Stored entries

□ □ □ □ □

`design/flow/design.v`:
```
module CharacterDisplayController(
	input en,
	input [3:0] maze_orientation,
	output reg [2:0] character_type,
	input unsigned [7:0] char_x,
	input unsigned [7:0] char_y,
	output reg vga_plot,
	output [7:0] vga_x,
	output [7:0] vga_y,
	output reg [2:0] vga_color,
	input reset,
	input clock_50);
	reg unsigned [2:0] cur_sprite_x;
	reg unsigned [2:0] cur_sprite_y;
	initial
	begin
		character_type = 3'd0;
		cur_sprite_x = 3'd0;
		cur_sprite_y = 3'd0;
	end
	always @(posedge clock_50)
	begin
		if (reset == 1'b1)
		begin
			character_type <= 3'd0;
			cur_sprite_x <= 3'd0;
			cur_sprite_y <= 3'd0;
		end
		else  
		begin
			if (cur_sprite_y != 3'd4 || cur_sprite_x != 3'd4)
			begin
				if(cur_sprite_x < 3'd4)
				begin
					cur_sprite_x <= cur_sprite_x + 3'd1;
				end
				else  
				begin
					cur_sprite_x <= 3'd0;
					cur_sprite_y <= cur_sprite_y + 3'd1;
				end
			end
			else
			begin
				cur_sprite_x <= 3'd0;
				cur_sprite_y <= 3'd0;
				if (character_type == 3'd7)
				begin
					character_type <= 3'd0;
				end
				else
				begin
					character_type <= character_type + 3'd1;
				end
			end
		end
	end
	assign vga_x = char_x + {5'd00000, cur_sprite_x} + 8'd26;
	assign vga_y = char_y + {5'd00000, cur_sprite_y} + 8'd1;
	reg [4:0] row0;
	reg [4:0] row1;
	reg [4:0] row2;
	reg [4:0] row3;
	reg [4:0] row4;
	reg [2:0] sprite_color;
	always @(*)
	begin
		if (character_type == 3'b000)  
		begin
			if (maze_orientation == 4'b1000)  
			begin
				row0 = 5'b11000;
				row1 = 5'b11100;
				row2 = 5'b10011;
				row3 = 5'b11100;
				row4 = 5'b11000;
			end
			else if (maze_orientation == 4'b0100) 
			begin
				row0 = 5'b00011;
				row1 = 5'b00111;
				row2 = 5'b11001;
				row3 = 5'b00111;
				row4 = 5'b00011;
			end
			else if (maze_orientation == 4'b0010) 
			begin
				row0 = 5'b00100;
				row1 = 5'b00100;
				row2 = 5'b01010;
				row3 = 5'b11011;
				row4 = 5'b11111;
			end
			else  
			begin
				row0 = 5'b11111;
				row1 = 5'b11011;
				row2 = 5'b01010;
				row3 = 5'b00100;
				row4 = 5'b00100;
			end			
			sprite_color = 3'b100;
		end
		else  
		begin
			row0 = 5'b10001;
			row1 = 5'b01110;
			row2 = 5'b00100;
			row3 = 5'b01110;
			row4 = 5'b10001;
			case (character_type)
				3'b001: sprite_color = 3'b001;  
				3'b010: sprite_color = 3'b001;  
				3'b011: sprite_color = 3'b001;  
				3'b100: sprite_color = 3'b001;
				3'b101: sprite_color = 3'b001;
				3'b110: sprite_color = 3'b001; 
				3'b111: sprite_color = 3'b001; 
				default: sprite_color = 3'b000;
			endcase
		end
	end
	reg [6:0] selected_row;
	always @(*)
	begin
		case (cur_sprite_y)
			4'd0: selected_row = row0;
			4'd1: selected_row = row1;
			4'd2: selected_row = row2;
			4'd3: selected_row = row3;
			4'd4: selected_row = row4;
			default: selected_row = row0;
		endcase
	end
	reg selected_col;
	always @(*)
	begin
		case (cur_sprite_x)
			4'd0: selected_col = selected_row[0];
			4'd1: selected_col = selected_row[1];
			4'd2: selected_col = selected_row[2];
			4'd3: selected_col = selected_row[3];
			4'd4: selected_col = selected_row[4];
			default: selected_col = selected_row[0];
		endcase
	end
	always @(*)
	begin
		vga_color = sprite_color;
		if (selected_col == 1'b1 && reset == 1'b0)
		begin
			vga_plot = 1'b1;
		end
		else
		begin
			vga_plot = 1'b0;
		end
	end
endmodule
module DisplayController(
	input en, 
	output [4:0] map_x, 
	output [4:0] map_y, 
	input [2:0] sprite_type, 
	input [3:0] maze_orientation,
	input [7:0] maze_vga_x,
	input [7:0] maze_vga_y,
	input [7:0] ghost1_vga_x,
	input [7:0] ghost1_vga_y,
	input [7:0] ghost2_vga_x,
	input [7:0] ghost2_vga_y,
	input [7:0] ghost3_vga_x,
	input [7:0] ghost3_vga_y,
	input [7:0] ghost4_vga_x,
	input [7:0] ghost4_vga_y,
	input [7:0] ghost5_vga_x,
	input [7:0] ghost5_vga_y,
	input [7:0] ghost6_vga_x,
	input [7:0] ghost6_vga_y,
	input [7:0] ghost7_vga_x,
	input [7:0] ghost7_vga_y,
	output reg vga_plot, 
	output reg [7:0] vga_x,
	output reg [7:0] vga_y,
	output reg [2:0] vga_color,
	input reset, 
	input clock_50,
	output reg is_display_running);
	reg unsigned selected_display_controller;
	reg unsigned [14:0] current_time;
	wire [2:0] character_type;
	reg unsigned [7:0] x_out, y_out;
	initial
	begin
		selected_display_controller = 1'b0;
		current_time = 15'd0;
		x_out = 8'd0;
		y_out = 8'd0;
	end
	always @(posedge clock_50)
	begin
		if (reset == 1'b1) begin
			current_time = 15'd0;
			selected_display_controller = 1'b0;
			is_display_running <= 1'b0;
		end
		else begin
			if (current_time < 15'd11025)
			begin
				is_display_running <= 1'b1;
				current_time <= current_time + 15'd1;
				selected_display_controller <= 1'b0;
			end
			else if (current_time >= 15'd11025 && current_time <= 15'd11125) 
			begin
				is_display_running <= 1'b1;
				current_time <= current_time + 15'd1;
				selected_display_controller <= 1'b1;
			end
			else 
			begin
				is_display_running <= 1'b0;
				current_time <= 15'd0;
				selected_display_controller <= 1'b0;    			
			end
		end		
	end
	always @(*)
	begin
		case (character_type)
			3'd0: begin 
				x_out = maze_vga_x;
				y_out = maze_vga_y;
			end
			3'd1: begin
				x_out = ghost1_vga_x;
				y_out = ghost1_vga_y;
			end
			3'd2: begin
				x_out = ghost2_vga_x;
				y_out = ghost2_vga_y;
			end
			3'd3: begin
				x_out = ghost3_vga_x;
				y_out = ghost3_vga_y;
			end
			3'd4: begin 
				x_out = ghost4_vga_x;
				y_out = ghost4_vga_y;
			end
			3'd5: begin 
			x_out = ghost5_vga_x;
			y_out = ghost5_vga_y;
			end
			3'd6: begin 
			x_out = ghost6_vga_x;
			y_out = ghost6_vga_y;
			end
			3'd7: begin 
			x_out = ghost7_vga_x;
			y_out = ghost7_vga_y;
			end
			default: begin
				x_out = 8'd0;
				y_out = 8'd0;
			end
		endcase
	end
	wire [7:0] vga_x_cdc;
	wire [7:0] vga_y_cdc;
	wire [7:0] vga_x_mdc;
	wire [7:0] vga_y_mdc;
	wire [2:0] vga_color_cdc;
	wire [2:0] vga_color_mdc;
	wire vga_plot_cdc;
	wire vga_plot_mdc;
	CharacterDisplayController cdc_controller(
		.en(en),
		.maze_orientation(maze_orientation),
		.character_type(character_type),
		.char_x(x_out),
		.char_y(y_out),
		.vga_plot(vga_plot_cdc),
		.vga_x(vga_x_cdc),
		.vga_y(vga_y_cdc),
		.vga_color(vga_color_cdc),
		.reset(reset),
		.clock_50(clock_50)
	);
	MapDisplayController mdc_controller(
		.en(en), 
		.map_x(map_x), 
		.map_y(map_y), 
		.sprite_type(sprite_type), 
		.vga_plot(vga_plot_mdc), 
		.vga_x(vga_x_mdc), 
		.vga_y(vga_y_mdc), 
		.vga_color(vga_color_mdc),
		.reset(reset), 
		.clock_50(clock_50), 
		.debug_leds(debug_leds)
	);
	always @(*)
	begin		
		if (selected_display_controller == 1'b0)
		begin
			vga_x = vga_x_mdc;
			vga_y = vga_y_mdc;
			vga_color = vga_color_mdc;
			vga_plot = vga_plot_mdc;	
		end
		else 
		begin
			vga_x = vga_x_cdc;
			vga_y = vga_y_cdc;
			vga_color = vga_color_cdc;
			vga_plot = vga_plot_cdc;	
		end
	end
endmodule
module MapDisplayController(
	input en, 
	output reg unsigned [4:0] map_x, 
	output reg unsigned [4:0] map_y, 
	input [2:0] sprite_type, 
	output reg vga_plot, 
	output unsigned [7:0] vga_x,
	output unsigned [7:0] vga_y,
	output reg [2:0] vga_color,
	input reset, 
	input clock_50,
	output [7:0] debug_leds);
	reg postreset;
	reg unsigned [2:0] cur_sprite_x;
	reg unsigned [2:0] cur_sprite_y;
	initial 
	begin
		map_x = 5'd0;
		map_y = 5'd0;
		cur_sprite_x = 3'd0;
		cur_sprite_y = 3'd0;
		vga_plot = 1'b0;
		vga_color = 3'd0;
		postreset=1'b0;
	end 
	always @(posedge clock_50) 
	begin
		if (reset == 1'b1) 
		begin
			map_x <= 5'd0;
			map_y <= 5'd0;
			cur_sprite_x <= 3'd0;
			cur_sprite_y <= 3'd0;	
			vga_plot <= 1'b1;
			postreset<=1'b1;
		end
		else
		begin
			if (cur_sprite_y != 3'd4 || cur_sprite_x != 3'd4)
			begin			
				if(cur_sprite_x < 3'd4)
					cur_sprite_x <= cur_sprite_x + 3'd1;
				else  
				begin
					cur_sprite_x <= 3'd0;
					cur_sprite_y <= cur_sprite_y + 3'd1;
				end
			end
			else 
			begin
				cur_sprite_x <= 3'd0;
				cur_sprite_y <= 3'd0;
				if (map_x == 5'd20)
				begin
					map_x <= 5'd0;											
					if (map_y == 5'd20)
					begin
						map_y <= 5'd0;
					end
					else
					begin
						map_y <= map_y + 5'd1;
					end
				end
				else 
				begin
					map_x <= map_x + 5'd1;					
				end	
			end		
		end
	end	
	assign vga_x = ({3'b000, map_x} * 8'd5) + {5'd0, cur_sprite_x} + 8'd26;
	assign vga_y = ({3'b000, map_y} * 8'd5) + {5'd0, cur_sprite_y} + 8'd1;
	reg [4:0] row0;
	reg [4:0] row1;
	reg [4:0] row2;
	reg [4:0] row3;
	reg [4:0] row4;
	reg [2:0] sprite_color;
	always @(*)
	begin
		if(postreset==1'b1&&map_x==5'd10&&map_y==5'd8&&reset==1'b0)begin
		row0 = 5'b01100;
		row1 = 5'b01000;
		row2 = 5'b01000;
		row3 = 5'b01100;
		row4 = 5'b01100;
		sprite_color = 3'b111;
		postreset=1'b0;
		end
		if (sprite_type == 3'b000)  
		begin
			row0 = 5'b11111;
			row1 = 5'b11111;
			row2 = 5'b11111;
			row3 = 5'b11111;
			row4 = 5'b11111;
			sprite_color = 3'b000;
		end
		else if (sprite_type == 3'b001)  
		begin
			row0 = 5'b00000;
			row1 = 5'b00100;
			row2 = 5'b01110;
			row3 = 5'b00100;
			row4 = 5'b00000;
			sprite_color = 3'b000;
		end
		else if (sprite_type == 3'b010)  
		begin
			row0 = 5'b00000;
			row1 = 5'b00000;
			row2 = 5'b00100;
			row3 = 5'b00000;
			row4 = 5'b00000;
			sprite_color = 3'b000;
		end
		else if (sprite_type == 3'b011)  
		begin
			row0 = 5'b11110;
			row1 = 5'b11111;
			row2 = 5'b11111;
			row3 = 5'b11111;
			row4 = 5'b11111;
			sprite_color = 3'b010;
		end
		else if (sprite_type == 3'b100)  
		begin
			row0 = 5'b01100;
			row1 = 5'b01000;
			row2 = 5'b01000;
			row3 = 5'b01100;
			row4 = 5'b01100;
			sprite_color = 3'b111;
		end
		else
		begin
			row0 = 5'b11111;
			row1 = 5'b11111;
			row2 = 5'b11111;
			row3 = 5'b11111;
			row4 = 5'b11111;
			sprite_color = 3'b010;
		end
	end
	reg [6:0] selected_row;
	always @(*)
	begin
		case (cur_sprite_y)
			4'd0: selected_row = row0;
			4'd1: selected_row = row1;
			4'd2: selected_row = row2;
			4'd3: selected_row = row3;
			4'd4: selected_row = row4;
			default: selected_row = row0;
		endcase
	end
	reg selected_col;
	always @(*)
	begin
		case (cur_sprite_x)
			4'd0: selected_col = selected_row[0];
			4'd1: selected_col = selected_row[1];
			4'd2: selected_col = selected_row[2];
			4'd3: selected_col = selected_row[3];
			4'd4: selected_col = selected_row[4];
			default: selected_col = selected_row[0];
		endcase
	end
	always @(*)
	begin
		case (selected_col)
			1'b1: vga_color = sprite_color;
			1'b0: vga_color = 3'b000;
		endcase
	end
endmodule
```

□ □ □ □ □

# WHAT THE EXERCISE ASKS
Please find the lines in the data that contain the word "CharacterDisplayController" and copy them.

# RESPONSE TO THE EXERCISE
module CharacterDisplayController(
	CharacterDisplayController cdc_controller(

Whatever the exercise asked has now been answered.